2022年3月13日日曜日

「初めの愛は今どこに」

エレミヤ書 2:1-13

花嫁のときの愛
 今日の箇所においては、主はエレミヤをエルサレムの人々に遣わして、次のように語らせています。「主の言葉がわたしに臨んだ。行って、エルサレムの人々に呼びかけ、耳を傾けさせよ。主はこう言われる。わたしは、あなたの若いときの真心、花嫁のときの愛、種蒔かれぬ地、荒れ野での従順を思い起こす」(1‐2節)。

 「エルサレムの人々」というのはもちろん代表であって、主が語りかけておられるのはユダの人々全体、さらにはすでに滅びてしまった北王国をも含めてイスラエルの民全体と見ることができます。イスラエルと主との関係がまず結婚関係として語られているのです。それはかつて北王国の預言者ホセアが語っていたことでした。主はここでまず新婚時代に言及します。それはイスラエルがエジプトから導き出されて荒れ野を旅していた時代のことです。

 しかし、ここで主が「あなたの若いときの真心」や「花嫁のときの愛」や「荒れ野での従順」について語っているのは、ある意味では驚くべきことです。というのも、実際に彼らがエジプトを脱出し、荒れ野を旅していた時、彼らは決して愛と従順の見本のような民ではなかったからです。

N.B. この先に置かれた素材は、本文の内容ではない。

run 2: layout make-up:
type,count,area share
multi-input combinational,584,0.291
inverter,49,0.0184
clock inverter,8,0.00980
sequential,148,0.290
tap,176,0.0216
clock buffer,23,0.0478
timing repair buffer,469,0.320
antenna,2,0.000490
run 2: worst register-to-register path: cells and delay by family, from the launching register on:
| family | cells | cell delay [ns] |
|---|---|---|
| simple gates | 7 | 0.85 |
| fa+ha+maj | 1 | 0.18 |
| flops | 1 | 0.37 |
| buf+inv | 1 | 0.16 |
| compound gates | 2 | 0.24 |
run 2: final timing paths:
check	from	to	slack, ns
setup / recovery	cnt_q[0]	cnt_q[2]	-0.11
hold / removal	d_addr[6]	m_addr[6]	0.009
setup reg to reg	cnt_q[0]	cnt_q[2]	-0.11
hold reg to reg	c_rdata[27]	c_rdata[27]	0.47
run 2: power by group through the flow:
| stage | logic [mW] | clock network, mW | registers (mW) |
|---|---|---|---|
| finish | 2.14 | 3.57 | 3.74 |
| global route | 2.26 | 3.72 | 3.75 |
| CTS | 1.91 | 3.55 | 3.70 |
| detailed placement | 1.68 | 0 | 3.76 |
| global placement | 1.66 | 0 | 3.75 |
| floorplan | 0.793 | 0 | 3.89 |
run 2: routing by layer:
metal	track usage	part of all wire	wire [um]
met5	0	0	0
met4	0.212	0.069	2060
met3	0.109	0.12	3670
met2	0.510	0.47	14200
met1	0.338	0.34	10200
==> src/rtl/uart_time_rx.sv <==
// uart_time_rx: 8N1 UART receiver plus time-frame parser.
// Receives four-byte frames {HDR_BYTE, hours, minutes, hours^minutes}, checks
// framing, checksum, range and inter-byte timeout, then loads hours/minutes
// with a one-cycle strobe or reports the rejection cause.
//
// Ports:
//   i_Clock      system clock, rising edge
//   reset        asynchronous active-low reset
//   i_Rx_Serial  UART line (idles high, asynchronous)
//   ore          last accepted hours
//   minute       last accepted minutes
//   load         one-cycle strobe when ore/minute update
//   err          one-cycle strobe when a frame is rejected
//   err_code     last rejection cause: 1 framing, 2 checksum, 3 range/timeout
//
// Bit FSM:
//   state   | meaning
//   S_IDLE  | line idle, waiting for falling edge
//   S_START | timing to middle of start bit, glitch check
//   S_DATA  | sampling 8 data bits LSB first
//   S_STOP  | sampling stop bit
// Parser FSM:
//   state   | meaning
//   P_HDR   | hunting for header byte
//   P_HR    | expecting hours byte
//   P_MIN   | expecting minutes byte
//   P_CHK   | expecting checksum byte
module uart_time_rx #(
  parameter int          CLKS_PER_BIT = 434,
  parameter logic [7:0]  HDR_BYTE     = 8'hA5,
  parameter int          HR_W         = 6,
  parameter int          MIN_W        = 7,
  parameter int          TIMEOUT_BITS = 20
) (
  input  logic             i_Clock,
  input  logic             reset,
  input  logic             i_Rx_Serial,
  output logic [HR_W-1:0]  ore,
  output logic [MIN_W-1:0] minute,
  output logic             load,
  output logic             err,
  output logic [1:0]       err_code
);

  localparam int             CW        = $clog2(CLKS_PER_BIT);
  localparam logic [CW-1:0]  HALF_LOAD = CW'(CLKS_PER_BIT / 2 - 1);
  localparam logic [CW-1:0]  BIT_LOAD  = CW'(CLKS_PER_BIT - 1);
  localparam int             TO_CYC    = TIMEOUT_BITS * CLKS_PER_BIT;
  localparam int             TO_W      = $clog2(TO_CYC);
  localparam logic [TO_W-1:0] TO_LOAD  = TO_W'(TO_CYC - 1);

  typedef enum logic [1:0] {S_IDLE, S_START, S_DATA, S_STOP} bit_state_e;
  typedef enum logic [1:0] {P_HDR, P_HR, P_MIN, P_CHK} prs_state_e;

  logic [1:0]  sync_q;
  logic        rx_s, rx_prev_q, start_det;
  bit_state_e  bit_st_q, bit_st_d;
  logic [CW-1:0] cnt_q, cnt_d;
  logic [2:0]  bit_idx_q, bit_idx_d;
  logic [7:0]  shift_q, shift_d;
  logic        byte_valid_q, byte_valid_d, frame_err_q, frame_err_d;

  prs_state_e  prs_q, prs_d;
  logic [7:0]  hr_tmp_q, hr_tmp_d, min_tmp_q, min_tmp_d;
  logic [TO_W-1:0] to_cnt_q, to_cnt_d;
  logic        counting, timeout;
  logic [HR_W-1:0]  ore_q, ore_d;
  logic [MIN_W-1:0] minute_q, minute_d;
  logic        load_q, load_d, err_q, err_d;
  logic [1:0]  code_q, code_d;

  assign rx_s      = sync_q[1];
  assign start_det = (bit_st_q == S_IDLE) && rx_prev_q && !rx_s;

  always_ff @(posedge i_Clock or negedge reset) begin
    if (!reset) begin
      sync_q       <= 2'b11;
      rx_prev_q    <= 1'b1;
      bit_st_q     <= S_IDLE;
      cnt_q        <= '0;
      bit_idx_q    <= '0;
      shift_q      <= '0;
      byte_valid_q <= 1'b0;
      frame_err_q  <= 1'b0;
    end else begin
      sync_q       <= {sync_q[0], i_Rx_Serial};
      rx_prev_q    <= rx_s;
      bit_st_q     <= bit_st_d;
      cnt_q        <= cnt_d;
      bit_idx_q    <= bit_idx_d;
      shift_q      <= shift_d;
      byte_valid_q <= byte_valid_d;
      frame_err_q  <= frame_err_d;
    end
  end

  // Down-counter reaches zero at each sample point: mid start bit first,
  // then one full bit period per data/stop bit.
  always_comb begin
    bit_st_d     = bit_st_q;
    cnt_d        = cnt_q;
    bit_idx_d    = bit_idx_q;
    shift_d      = shift_q;
    byte_valid_d = 1'b0;
    frame_err_d  = 1'b0;
    case (bit_st_q)
      S_IDLE: begin
        if (start_det) begin
          bit_st_d = S_START;
          cnt_d    = HALF_LOAD;
        end
      end
      S_START: begin
        if (cnt_q == '0) begin
          if (rx_s) bit_st_d = S_IDLE;
          else begin
            bit_st_d  = S_DATA;
            cnt_d     = BIT_LOAD;
            bit_idx_d = '0;
          end
        end else cnt_d = cnt_q - CW'(1);
      end
      S_DATA: begin
        if (cnt_q == '0) begin
          shift_d = {rx_s, shift_q[7:1]};
          cnt_d   = BIT_LOAD;
          if (bit_idx_q == 3'd7) begin
            bit_st_d  = S_STOP;
            bit_idx_d = '0;
          end else bit_idx_d = bit_idx_q + 3'd1;
        end else cnt_d = cnt_q - CW'(1);
      end
      S_STOP: begin
        // Leave for IDLE at mid stop bit so an early next start edge is caught.
        if (cnt_q == '0) begin
          bit_st_d = S_IDLE;
          if (rx_s) byte_valid_d = 1'b1;
          else      frame_err_d  = 1'b1;
        end else cnt_d = cnt_q - CW'(1);
      end
      default: bit_st_d = S_IDLE;
    endcase
  end

  // Inter-byte idle timer only runs mid-frame while the line is idle.
  assign counting = (prs_q != P_HDR) && (bit_st_q == S_IDLE) && !start_det;
  assign timeout  = counting && (to_cnt_q == '0) && !byte_valid_q && !frame_err_q;

  always_comb begin
    prs_d     = prs_q;
    hr_tmp_d  = hr_tmp_q;
    min_tmp_d = min_tmp_q;
    ore_d     = ore_q;
    minute_d  = minute_q;
    load_d    = 1'b0;
    err_d     = 1'b0;
    code_d    = code_q;
    to_cnt_d  = to_cnt_q;

    if (start_det || prs_q == P_HDR || byte_valid_q) to_cnt_d = TO_LOAD;
    else if (counting && to_cnt_q != '0)            to_cnt_d = to_cnt_q - TO_W'(1);

    if (frame_err_q) begin
      err_d  = 1'b1;
      code_d = 2'd1;
      prs_d  = P_HDR;
    end else if (byte_valid_q) begin
      case (prs_q)
        P_HDR: if (shift_q == HDR_BYTE) prs_d = P_HR;
        P_HR: begin
          hr_tmp_d = shift_q;
          prs_d    = P_MIN;
        end
        P_MIN: begin
          min_tmp_d = shift_q;
          prs_d     = P_CHK;
        end
        P_CHK: begin
          prs_d = P_HDR;
          if (shift_q != (hr_tmp_q ^ min_tmp_q)) begin
            err_d  = 1'b1;
            code_d = 2'd2;
          end else if (hr_tmp_q > 8'd23 || min_tmp_q > 8'd59) begin
            err_d  = 1'b1;
            code_d = 2'd3;
          end else begin
            ore_d    = hr_tmp_q[HR_W-1:0];
            minute_d = min_tmp_q[MIN_W-1:0];
            load_d   = 1'b1;
          end
        end
        default: prs_d = P_HDR;
      endcase
    end else if (timeout) begin
      err_d  = 1'b1;
      code_d = 2'd3;
      prs_d  = P_HDR;
    end
  end

  always_ff @(posedge i_Clock or negedge reset) begin
    if (!reset) begin
      prs_q     <= P_HDR;
      hr_tmp_q  <= '0;
      min_tmp_q <= '0;
      to_cnt_q  <= TO_LOAD;
      ore_q     <= '0;
      minute_q  <= '0;
      load_q    <= 1'b0;
      err_q     <= 1'b0;
      code_q    <= 2'd0;
    end else begin
      prs_q     <= prs_d;
      hr_tmp_q  <= hr_tmp_d;
      min_tmp_q <= min_tmp_d;
      to_cnt_q  <= to_cnt_d;
      ore_q     <= ore_d;
      minute_q  <= minute_d;
      load_q    <= load_d;
      err_q     <= err_d;
      code_q    <= code_d;
    end
  end

  assign ore      = ore_q;
  assign minute   = minute_q;
  assign load     = load_q;
  assign err      = err_q;
  assign err_code = code_q;

endmodule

 詳しくは出エジプト記14章以下をお読みください。彼らはエジプトを脱出することはできたのですが、エジプト軍は彼らを追いました。そして、ついに彼らは、「前は葦の海、後ろはエジプト軍」という絶体絶命の危機に直面することになります。しかし、ご存じのとおり、神は葦の海を二つに分け、イスラエルの民は海の中の乾いた地を進んで渡って行くことになりました。続く15章には、主によって救われた彼らの賛美の歌が記されています。

 しかし、彼らは葦の海を、讃美をもって渡ったにもかかわらず、荒れ野に入るやいなや不平を言い始めるのです。そして、挙句の果てには、エジプトにいたほうが良かったとさえ口にするのです。言ってみれば結婚しなかった方がよかった、と言っているようなものです。さらにはモーセが山の上で十戒をさずかっていたときに、山の下では金の子牛を作って礼拝していたのです。これは結婚関係で言うならば、不倫以外の何ものでもありません。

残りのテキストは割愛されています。